**Exercise requirements:** Determine the number of lines below that contain the string "position", and state only that number.

── Source data ──

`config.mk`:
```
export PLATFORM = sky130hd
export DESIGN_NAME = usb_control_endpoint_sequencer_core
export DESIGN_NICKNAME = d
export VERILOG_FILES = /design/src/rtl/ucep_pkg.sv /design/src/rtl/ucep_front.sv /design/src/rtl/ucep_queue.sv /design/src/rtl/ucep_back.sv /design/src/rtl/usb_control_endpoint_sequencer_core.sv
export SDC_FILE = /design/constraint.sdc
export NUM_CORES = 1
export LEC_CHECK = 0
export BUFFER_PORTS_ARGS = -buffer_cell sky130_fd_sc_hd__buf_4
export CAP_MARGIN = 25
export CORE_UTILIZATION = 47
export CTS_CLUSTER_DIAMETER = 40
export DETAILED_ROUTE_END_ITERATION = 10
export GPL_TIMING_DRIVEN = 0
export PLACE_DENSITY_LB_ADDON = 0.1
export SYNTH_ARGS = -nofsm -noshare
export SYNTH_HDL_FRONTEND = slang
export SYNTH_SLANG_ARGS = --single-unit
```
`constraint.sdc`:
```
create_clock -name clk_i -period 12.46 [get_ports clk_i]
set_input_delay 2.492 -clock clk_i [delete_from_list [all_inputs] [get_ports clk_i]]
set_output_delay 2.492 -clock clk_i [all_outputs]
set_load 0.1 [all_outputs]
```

───
── Source data ──

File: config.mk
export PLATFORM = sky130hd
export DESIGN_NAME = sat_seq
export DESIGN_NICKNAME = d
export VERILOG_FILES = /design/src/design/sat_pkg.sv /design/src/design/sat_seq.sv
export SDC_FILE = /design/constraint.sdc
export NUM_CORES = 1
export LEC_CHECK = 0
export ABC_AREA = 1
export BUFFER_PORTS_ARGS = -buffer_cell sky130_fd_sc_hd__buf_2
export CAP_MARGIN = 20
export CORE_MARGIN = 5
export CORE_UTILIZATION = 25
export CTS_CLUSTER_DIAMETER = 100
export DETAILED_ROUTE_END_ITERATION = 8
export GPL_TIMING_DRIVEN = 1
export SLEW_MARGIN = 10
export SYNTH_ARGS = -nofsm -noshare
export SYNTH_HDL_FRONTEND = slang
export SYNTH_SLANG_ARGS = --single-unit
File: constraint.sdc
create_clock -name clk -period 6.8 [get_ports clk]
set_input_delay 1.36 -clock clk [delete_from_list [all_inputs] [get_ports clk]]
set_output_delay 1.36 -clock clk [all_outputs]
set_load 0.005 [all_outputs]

───
── Source data ──

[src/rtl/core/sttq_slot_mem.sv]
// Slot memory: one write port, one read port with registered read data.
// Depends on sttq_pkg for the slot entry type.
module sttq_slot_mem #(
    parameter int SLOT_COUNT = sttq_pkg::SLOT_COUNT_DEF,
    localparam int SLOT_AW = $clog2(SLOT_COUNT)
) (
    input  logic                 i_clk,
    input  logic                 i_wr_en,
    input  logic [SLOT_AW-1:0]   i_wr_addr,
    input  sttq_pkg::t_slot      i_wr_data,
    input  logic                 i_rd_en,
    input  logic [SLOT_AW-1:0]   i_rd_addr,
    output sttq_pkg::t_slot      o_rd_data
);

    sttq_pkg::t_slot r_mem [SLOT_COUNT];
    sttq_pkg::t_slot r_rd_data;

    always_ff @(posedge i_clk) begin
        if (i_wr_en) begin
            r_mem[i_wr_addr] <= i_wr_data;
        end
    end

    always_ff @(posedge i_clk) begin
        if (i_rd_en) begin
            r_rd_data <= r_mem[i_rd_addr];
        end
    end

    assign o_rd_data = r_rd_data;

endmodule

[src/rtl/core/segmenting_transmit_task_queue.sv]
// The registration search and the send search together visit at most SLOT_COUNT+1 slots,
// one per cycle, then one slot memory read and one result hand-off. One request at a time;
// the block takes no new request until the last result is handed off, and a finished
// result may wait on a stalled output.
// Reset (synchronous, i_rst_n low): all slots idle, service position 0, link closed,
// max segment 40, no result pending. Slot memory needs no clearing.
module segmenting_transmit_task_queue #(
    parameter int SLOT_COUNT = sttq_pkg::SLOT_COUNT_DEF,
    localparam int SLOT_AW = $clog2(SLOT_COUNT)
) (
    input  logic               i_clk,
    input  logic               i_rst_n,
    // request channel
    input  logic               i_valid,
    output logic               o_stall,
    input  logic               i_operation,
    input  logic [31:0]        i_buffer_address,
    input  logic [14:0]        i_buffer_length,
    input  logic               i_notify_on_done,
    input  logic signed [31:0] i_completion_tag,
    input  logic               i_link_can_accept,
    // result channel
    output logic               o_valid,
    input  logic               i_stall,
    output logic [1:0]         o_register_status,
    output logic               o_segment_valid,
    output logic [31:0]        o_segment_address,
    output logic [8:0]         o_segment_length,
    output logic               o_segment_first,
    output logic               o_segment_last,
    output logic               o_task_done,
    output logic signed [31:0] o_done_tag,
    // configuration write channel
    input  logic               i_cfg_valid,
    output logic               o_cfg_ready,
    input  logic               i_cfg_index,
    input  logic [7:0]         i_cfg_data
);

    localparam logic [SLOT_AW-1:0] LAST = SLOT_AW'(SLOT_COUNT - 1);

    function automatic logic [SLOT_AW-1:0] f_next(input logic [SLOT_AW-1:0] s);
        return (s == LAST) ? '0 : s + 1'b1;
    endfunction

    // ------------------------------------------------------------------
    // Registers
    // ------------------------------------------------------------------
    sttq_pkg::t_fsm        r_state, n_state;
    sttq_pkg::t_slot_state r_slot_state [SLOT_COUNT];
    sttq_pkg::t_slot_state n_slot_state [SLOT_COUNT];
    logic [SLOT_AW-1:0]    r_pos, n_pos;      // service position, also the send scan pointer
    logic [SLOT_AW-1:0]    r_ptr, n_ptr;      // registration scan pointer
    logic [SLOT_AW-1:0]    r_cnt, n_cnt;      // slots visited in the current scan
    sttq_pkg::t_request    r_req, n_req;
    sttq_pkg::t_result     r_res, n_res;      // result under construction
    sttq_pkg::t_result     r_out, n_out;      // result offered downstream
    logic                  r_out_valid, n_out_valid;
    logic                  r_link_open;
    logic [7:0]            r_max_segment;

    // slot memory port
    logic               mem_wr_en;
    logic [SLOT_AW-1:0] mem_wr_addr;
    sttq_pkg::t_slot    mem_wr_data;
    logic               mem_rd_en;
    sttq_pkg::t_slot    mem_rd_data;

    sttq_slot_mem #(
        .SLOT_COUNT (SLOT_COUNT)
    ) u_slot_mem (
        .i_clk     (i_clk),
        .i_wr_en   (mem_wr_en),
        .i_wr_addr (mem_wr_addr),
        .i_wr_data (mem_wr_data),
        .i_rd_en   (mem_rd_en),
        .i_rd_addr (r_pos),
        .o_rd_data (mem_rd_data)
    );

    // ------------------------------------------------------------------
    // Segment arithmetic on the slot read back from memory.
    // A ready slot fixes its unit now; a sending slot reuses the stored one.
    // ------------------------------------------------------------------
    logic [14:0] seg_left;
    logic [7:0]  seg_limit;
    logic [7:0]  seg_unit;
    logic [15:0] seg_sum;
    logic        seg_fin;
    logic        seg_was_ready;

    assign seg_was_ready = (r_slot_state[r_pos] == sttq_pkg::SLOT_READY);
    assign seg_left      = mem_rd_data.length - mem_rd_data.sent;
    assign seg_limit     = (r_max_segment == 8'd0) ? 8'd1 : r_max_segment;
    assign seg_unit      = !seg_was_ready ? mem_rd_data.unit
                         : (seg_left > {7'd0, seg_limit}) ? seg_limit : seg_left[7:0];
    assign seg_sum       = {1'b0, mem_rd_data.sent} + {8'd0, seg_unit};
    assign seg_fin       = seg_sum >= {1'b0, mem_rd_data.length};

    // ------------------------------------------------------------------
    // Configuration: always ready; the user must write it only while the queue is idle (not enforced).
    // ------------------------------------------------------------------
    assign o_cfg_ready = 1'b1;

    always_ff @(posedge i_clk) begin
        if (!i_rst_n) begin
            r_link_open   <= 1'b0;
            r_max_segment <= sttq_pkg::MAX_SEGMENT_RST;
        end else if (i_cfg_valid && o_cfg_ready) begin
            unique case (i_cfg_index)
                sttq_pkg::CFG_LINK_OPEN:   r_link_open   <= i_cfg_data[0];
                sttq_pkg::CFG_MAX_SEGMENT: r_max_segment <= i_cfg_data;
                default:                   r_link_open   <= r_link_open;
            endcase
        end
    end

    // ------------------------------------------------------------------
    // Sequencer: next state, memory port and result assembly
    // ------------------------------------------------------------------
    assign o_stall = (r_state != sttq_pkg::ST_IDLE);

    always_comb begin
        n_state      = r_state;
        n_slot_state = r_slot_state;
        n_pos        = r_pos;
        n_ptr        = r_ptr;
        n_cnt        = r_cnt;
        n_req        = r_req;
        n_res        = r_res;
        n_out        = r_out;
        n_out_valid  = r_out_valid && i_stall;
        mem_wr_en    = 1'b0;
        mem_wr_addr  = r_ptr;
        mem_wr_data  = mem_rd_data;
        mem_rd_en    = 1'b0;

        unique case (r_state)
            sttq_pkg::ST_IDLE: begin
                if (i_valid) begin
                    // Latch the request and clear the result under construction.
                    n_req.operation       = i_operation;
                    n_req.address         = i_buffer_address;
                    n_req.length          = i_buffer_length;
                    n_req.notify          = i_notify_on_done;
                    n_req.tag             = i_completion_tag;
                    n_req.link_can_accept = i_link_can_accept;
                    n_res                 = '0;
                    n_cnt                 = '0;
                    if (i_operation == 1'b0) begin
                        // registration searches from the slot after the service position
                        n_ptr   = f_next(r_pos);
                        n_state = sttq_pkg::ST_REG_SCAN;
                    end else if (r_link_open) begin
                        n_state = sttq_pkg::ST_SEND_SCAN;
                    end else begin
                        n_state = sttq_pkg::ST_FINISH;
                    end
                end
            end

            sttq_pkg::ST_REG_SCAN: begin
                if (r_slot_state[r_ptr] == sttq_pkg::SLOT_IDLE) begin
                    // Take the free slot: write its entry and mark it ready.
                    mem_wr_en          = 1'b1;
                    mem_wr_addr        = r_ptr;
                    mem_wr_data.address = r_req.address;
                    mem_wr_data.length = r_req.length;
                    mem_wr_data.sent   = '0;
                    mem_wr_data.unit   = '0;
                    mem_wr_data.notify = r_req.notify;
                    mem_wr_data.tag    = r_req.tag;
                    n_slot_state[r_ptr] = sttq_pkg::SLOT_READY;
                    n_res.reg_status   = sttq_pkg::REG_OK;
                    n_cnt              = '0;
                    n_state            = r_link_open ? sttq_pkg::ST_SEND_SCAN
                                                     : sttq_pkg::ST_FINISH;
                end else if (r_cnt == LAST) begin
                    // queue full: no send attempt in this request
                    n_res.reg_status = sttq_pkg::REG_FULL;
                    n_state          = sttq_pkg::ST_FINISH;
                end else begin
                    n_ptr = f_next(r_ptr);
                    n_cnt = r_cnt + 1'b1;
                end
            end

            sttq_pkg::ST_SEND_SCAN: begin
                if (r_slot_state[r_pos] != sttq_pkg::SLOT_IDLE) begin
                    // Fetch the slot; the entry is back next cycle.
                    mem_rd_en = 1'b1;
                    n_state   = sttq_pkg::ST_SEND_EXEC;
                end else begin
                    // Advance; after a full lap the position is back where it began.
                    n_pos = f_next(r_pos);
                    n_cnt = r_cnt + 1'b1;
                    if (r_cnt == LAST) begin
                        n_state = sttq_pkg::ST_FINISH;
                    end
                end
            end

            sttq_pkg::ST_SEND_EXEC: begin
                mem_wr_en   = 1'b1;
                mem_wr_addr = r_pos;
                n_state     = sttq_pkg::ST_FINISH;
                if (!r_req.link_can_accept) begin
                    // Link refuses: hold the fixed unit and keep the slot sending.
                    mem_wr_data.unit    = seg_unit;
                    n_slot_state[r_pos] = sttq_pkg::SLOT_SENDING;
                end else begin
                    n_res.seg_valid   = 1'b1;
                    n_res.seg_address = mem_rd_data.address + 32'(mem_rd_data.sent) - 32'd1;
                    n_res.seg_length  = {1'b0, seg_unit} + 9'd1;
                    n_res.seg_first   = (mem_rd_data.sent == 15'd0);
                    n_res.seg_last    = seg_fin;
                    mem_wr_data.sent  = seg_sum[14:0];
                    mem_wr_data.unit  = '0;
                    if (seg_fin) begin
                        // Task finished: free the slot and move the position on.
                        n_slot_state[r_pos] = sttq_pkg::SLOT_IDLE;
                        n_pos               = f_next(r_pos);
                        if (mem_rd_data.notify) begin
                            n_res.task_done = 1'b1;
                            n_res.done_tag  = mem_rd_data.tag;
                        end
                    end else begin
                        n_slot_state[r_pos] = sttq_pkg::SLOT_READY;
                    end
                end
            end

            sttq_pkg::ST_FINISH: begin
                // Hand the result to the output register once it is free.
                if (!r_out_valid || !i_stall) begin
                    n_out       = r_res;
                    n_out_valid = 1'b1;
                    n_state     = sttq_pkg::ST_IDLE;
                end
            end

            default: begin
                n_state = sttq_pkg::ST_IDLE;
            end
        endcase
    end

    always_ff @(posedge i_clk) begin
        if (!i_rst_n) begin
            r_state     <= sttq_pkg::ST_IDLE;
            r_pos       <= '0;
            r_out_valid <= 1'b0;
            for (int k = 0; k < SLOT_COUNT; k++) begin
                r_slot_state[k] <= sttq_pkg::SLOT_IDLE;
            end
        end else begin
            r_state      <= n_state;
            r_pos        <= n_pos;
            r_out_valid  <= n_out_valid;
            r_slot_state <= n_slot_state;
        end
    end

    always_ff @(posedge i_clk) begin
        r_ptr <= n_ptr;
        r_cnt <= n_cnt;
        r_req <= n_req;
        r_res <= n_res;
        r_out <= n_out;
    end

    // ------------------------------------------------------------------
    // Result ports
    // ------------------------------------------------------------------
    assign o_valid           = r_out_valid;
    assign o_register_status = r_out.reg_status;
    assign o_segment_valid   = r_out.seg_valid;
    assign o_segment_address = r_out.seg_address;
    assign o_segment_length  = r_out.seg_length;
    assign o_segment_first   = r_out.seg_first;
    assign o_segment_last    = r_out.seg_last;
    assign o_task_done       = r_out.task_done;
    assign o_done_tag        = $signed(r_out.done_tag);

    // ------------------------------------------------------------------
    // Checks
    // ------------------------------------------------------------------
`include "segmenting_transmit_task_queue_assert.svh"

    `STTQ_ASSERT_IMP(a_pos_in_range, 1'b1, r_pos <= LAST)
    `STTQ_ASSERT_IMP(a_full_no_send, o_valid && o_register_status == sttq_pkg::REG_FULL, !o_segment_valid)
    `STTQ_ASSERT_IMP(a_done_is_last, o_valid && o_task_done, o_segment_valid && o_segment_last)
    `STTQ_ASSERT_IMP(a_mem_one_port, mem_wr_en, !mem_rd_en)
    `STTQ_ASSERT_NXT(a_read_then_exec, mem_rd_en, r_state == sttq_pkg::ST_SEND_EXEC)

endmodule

───

**Solution for this task:** 5